Data excerpts:
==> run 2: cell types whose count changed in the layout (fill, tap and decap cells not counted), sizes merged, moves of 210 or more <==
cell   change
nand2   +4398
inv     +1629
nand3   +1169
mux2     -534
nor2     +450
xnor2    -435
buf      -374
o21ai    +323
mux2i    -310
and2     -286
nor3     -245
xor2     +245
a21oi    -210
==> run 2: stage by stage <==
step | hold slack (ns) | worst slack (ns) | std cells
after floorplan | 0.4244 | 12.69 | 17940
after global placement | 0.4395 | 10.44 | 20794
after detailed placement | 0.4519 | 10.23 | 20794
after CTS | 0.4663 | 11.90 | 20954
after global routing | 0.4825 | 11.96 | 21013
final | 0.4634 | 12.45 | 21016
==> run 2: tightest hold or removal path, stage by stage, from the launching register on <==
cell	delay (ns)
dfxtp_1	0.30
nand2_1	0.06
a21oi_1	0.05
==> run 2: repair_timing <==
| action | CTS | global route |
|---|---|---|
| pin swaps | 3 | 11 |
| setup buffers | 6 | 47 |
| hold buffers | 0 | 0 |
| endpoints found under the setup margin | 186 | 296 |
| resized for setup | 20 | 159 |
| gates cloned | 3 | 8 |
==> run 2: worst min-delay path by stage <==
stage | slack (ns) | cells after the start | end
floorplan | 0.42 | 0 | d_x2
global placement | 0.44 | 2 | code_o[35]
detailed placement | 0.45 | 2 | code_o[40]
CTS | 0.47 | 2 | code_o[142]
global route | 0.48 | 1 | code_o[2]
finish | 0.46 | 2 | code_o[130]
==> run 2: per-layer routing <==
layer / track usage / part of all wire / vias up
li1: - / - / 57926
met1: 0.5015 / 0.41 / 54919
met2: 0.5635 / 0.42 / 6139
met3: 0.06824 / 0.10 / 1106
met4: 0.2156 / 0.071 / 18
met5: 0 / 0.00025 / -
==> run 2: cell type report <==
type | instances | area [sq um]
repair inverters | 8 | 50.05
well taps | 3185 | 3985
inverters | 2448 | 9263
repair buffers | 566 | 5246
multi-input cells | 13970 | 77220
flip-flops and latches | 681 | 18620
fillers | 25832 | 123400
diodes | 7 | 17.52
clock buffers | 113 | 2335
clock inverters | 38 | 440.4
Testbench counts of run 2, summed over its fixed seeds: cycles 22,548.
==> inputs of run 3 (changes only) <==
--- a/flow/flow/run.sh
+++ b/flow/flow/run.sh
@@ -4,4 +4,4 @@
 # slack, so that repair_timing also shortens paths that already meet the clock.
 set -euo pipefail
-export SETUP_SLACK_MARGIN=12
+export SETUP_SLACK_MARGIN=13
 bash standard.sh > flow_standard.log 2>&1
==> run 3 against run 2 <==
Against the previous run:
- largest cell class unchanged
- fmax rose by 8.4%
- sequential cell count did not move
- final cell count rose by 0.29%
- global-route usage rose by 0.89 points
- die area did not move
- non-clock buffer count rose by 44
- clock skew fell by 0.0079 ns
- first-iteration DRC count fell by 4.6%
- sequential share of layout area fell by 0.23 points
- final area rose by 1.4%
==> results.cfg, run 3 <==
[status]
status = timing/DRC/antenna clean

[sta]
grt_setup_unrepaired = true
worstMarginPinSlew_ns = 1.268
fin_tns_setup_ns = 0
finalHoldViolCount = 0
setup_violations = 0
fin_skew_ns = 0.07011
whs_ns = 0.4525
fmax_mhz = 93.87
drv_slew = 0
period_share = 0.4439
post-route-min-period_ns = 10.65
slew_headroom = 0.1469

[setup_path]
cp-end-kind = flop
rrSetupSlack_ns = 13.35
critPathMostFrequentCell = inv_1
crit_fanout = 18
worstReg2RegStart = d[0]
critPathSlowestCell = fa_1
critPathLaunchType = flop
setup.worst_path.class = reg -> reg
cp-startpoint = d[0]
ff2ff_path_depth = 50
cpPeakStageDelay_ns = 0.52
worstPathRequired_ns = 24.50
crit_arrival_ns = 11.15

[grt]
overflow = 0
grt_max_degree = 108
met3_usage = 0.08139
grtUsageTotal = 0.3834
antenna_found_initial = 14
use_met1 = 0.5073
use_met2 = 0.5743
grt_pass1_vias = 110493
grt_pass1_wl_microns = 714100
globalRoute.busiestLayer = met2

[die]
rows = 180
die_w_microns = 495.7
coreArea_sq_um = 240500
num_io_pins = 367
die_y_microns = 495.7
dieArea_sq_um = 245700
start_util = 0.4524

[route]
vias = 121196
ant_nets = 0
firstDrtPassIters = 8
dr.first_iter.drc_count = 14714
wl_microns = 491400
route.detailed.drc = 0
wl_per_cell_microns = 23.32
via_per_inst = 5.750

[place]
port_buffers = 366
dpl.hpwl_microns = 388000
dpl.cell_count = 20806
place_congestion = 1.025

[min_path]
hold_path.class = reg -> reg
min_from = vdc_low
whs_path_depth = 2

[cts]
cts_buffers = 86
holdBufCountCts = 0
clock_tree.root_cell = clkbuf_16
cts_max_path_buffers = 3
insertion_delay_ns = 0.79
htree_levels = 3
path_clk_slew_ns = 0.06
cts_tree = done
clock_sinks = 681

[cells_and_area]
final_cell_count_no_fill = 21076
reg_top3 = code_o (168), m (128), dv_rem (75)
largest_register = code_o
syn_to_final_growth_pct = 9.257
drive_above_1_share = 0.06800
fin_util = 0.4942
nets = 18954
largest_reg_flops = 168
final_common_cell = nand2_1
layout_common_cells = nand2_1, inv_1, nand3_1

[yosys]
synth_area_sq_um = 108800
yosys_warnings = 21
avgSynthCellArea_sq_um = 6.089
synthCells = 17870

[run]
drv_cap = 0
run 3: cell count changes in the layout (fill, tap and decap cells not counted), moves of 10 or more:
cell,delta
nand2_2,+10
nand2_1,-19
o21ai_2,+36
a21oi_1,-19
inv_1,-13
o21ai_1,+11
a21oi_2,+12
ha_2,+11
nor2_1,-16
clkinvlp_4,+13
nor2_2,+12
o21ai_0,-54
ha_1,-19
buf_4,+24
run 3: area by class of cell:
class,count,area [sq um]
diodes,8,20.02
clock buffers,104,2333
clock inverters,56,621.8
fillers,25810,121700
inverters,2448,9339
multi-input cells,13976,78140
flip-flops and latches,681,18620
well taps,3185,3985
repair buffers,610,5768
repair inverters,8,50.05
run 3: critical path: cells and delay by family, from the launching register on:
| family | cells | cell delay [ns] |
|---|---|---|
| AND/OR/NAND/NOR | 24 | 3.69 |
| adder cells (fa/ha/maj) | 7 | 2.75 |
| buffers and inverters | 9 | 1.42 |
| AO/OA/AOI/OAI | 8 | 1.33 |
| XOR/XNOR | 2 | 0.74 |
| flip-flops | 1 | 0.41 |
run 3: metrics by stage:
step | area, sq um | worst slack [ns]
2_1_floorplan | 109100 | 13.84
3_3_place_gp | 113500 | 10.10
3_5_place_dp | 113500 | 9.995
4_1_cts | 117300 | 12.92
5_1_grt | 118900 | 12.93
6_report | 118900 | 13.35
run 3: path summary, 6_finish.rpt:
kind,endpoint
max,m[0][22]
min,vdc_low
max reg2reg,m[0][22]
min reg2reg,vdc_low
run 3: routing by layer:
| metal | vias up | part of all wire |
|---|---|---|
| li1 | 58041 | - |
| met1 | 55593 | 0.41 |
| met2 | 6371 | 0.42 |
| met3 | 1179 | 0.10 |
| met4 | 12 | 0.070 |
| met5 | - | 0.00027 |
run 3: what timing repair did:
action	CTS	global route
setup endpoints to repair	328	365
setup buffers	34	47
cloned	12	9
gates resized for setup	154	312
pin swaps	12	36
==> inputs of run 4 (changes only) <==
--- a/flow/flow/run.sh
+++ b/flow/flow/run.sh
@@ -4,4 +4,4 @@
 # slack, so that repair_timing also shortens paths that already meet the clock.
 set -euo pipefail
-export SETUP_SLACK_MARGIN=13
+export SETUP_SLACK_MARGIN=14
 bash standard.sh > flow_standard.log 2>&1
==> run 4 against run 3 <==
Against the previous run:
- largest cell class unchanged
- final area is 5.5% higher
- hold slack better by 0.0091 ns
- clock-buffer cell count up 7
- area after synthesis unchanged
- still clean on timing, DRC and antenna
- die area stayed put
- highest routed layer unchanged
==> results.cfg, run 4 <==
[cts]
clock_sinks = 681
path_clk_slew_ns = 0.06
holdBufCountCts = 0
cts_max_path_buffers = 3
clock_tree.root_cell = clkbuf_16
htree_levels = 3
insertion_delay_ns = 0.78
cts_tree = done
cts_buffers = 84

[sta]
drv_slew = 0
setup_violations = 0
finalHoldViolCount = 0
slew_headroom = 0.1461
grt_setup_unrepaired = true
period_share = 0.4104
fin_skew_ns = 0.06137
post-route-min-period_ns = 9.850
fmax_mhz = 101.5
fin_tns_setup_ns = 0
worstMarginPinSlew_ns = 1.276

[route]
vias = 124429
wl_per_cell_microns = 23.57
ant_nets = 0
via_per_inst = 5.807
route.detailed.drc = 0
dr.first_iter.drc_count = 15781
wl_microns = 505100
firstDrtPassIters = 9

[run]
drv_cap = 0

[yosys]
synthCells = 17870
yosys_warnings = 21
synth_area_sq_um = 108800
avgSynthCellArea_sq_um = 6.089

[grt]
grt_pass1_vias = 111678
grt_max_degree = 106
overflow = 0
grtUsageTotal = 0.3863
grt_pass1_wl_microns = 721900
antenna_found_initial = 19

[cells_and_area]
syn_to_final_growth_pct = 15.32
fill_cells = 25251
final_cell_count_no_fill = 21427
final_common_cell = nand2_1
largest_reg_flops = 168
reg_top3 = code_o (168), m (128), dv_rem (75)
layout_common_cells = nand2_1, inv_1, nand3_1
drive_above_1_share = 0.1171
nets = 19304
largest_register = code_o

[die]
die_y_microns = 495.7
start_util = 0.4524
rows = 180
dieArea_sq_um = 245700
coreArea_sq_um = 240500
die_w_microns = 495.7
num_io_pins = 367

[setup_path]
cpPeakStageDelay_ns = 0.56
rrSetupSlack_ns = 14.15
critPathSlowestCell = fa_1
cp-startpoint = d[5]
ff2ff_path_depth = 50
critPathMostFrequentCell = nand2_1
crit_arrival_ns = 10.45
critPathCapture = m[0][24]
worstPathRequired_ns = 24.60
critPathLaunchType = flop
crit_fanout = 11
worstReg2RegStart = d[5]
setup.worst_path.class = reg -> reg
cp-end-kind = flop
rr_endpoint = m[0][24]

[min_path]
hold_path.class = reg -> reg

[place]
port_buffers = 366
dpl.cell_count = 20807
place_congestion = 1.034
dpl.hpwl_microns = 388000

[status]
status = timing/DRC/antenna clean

▶ [To do] Retype only the stretch of lines above starting at the one with "- final area is 5.5% higher" and stopping at the one with "grt_max_degree = 106", exactly as written, with both kept.

▶ [Answer to this exercise]
- final area is 5.5% higher
- hold slack better by 0.0091 ns
- clock-buffer cell count up 7
- area after synthesis unchanged
- still clean on timing, DRC and antenna
- die area stayed put
- highest routed layer unchanged
==> results.cfg, run 4 <==
[cts]
clock_sinks = 681
path_clk_slew_ns = 0.06
holdBufCountCts = 0
cts_max_path_buffers = 3
clock_tree.root_cell = clkbuf_16
htree_levels = 3
insertion_delay_ns = 0.78
cts_tree = done
cts_buffers = 84

[sta]
drv_slew = 0
setup_violations = 0
finalHoldViolCount = 0
slew_headroom = 0.1461
grt_setup_unrepaired = true
period_share = 0.4104
fin_skew_ns = 0.06137
post-route-min-period_ns = 9.850
fmax_mhz = 101.5
fin_tns_setup_ns = 0
worstMarginPinSlew_ns = 1.276

[route]
vias = 124429
wl_per_cell_microns = 23.57
ant_nets = 0
via_per_inst = 5.807
route.detailed.drc = 0
dr.first_iter.drc_count = 15781
wl_microns = 505100
firstDrtPassIters = 9

[run]
drv_cap = 0

[yosys]
synthCells = 17870
yosys_warnings = 21
synth_area_sq_um = 108800
avgSynthCellArea_sq_um = 6.089

[grt]
grt_pass1_vias = 111678
grt_max_degree = 106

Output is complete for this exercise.